I know that I need to shower before really getting into detail about the last few days. but I wanted to start putting this down before the freshness of the experience wore off. Again within smelling distance of the WWH, apt because of its history as a pig farm, I am amazed at the diverse, passionate people who come to this place. Each one has a story, some very new, some breathtakingly effective and historic, about their peace and social justice activism.
There was a woman who had been with Pacifica Radio in Nicaragua from '82-'91. She wrote a book about Ben Linder. She spent time doing 'traffic' with my husband on at the driveway at the corner of the Camp Casey II acre encampment.
There was Diane Wilson, a shrimper turned environmental activist, and cofounder of Code Pink. We swapped children tales, and ex stories, and growing up stories, and found we had common experiences, despite the radical difference in home areas. The Mississippi gulf vs. Orange County, CA. I had met her at the first camp, in the ditches, her with her red cowgirl boots, and pink T. Between then and now she had been 'on the lam' from a conviction of criminal trespass for climbing up a Union Carbide plant with a banner of truth about the Bhopal and Bayou poison processors, arrested for the September die-in in CD, crashed a Delay fundraiser featuring 'Dick', for which she was arrested and then taken to a hellish jail to serve her 120 days on the trespass charge. This is 'An Unreasonable Woman,' if I have ever known one. Let's all try to be more unreasonable.
There was the vet from Nuevo Mexico, whom I first met as he was quietly painting wooden peace doves white, under the canopy nest to the Crawford Peace House. We heard more of his story on the last day when we took him to the bus to catch it back home. A loving and gifted father who was another of the clear-eyed humanitarians there.
There was the woman who started her activism as a college student marching from Selma. We found that she was familiar with my father's store, and had a pleasant connection relating to meeting Clinton and buying something there that day which she really uses and enjoys. A devout Christian, she is what the religious right condemns as liberal, and proves that they are the religious wrong. She was there with her husband, also a progressive Californian.

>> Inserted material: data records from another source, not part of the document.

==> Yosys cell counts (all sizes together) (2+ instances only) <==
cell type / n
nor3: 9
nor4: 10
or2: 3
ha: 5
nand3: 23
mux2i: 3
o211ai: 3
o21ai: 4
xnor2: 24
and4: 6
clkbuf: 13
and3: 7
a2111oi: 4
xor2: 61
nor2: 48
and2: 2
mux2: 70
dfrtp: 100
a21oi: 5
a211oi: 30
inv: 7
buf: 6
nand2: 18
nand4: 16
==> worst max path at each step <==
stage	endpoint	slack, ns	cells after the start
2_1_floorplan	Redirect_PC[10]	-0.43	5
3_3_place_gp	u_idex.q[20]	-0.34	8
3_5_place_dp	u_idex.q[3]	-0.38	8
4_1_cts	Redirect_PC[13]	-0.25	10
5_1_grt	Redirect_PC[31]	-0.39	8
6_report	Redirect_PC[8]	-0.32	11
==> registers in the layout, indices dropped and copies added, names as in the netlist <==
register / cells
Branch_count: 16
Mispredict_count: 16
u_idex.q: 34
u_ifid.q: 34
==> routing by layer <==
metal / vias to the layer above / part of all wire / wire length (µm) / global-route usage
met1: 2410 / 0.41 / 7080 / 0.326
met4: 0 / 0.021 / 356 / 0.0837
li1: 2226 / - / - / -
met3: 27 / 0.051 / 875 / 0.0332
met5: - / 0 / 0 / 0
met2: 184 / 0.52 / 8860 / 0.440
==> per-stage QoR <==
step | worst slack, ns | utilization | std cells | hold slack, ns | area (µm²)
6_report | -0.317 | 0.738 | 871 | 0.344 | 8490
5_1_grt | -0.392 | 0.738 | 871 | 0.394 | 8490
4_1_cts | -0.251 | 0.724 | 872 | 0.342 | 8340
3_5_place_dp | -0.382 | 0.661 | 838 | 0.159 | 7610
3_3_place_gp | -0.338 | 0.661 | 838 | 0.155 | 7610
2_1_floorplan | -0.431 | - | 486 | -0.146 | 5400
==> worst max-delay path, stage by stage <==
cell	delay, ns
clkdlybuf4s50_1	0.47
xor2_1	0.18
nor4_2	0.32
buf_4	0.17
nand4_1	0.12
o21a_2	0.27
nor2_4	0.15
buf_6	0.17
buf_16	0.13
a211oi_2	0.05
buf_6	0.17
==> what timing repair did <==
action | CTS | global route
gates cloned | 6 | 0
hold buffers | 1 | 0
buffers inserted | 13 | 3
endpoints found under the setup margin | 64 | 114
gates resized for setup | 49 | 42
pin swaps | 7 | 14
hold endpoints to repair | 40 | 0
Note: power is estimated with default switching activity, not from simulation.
## src/rtl/reg_file_wb.sv

```systemverilog
// Write-back stage register file: formats load data, selects the commit value,
// writes a 32x32 array with x0 hard-wired to zero and serves two bypassed read ports.
module reg_file_wb #(
    parameter int XLEN = 32,
    parameter int NREG = 32
) (
    input  logic                    clk,
    input  logic                    rst_n,
    input  logic                    we_regW,
    input  logic                    mux9W,
    input  logic                    mux5,
    input  logic [XLEN-1:0]         resultW,
    input  logic [XLEN-1:0]         memW,
    input  logic [XLEN-1:0]         pc,
    input  logic [$clog2(NREG)-1:0] rdW,
    input  logic [1:0]              ld_size,
    input  logic                    ld_uns,
    input  logic [1:0]              ld_off,
    input  logic [$clog2(NREG)-1:0] ra1,
    input  logic [$clog2(NREG)-1:0] ra2,
    output logic [XLEN-1:0]         rd1,
    output logic [XLEN-1:0]         rd2,
    output logic [XLEN-1:0]         wb_data,
    output logic                    wb_valid,
    output logic [31:0]             wb_count
);

    logic [XLEN-1:0] regs [NREG];
    logic [7:0]      ldByte;
    logic [15:0]     ldHalf;
    logic [XLEN-1:0] ldData;
    logic [31:0]     wbCount;

    always_comb begin
        ldByte = memW[7:0];
        case (ld_off)
            2'd0: ldByte = memW[7:0];
            2'd1: ldByte = memW[15:8];
            2'd2: ldByte = memW[23:16];
            2'd3: ldByte = memW[31:24];
            default: ldByte = memW[7:0];
        endcase
        ldHalf = ld_off[1] ? memW[31:16] : memW[15:0];
    end

    always_comb begin
        ldData = memW;
        case (ld_size)
            2'b00:   ldData = {{(XLEN-8){~ld_uns & ldByte[7]}}, ldByte};
            2'b01:   ldData = {{(XLEN-16){~ld_uns & ldHalf[15]}}, ldHalf};
            default: ldData = memW;
        endcase
    end

    always_comb begin
        wb_data = resultW;
        if (mux5) begin
            wb_data = pc;
        end else if (mux9W) begin
            wb_data = ldData;
        end
    end

    assign wb_valid = we_regW && (rdW != '0);

    always_ff @(posedge clk or negedge rst_n) begin
        if (!rst_n) begin
            regs    <= '{default: '0};
            wbCount <= '0;
        end else if (wb_valid) begin
            regs[rdW] <= wb_data;
            wbCount   <= wbCount + 32'd1;
        end
    end

    assign wb_count = wbCount;

    // Bypass is suppressed while reset is held so reads stay zero during reset.
    always_comb begin
        rd1 = regs[ra1];
        rd2 = regs[ra2];
        if (ra1 == '0) begin
            rd1 = '0;
        end else if (rst_n && wb_valid && (ra1 == rdW)) begin
            rd1 = wb_data;
        end
        if (ra2 == '0) begin
            rd2 = '0;
        end else if (rst_n && wb_valid && (ra2 == rdW)) begin
            rd2 = wb_data;
        end
    end

endmodule

```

There is the Camp cook, responsible for hundreds of grateful fed, and fed well. Delicious food, lovingly prepared with the help of dozens of volunteers hustled by our beloved camp director Ann Wright- more about her later. The whole kitchen set up was amazing, and the food handling faultless. Jane went home tired but hopefully feeling appreciated.
The music would have been worthy of its own festival, but these were people who performed out of their passion for peace and social justice. Emma's Revolution, a two woman force of nature, inspired songwriters and performers.
I am getting too tired now to write, but will continue my take on the camp casey experience in later posts. Hours have gone by as all this waited to be posted!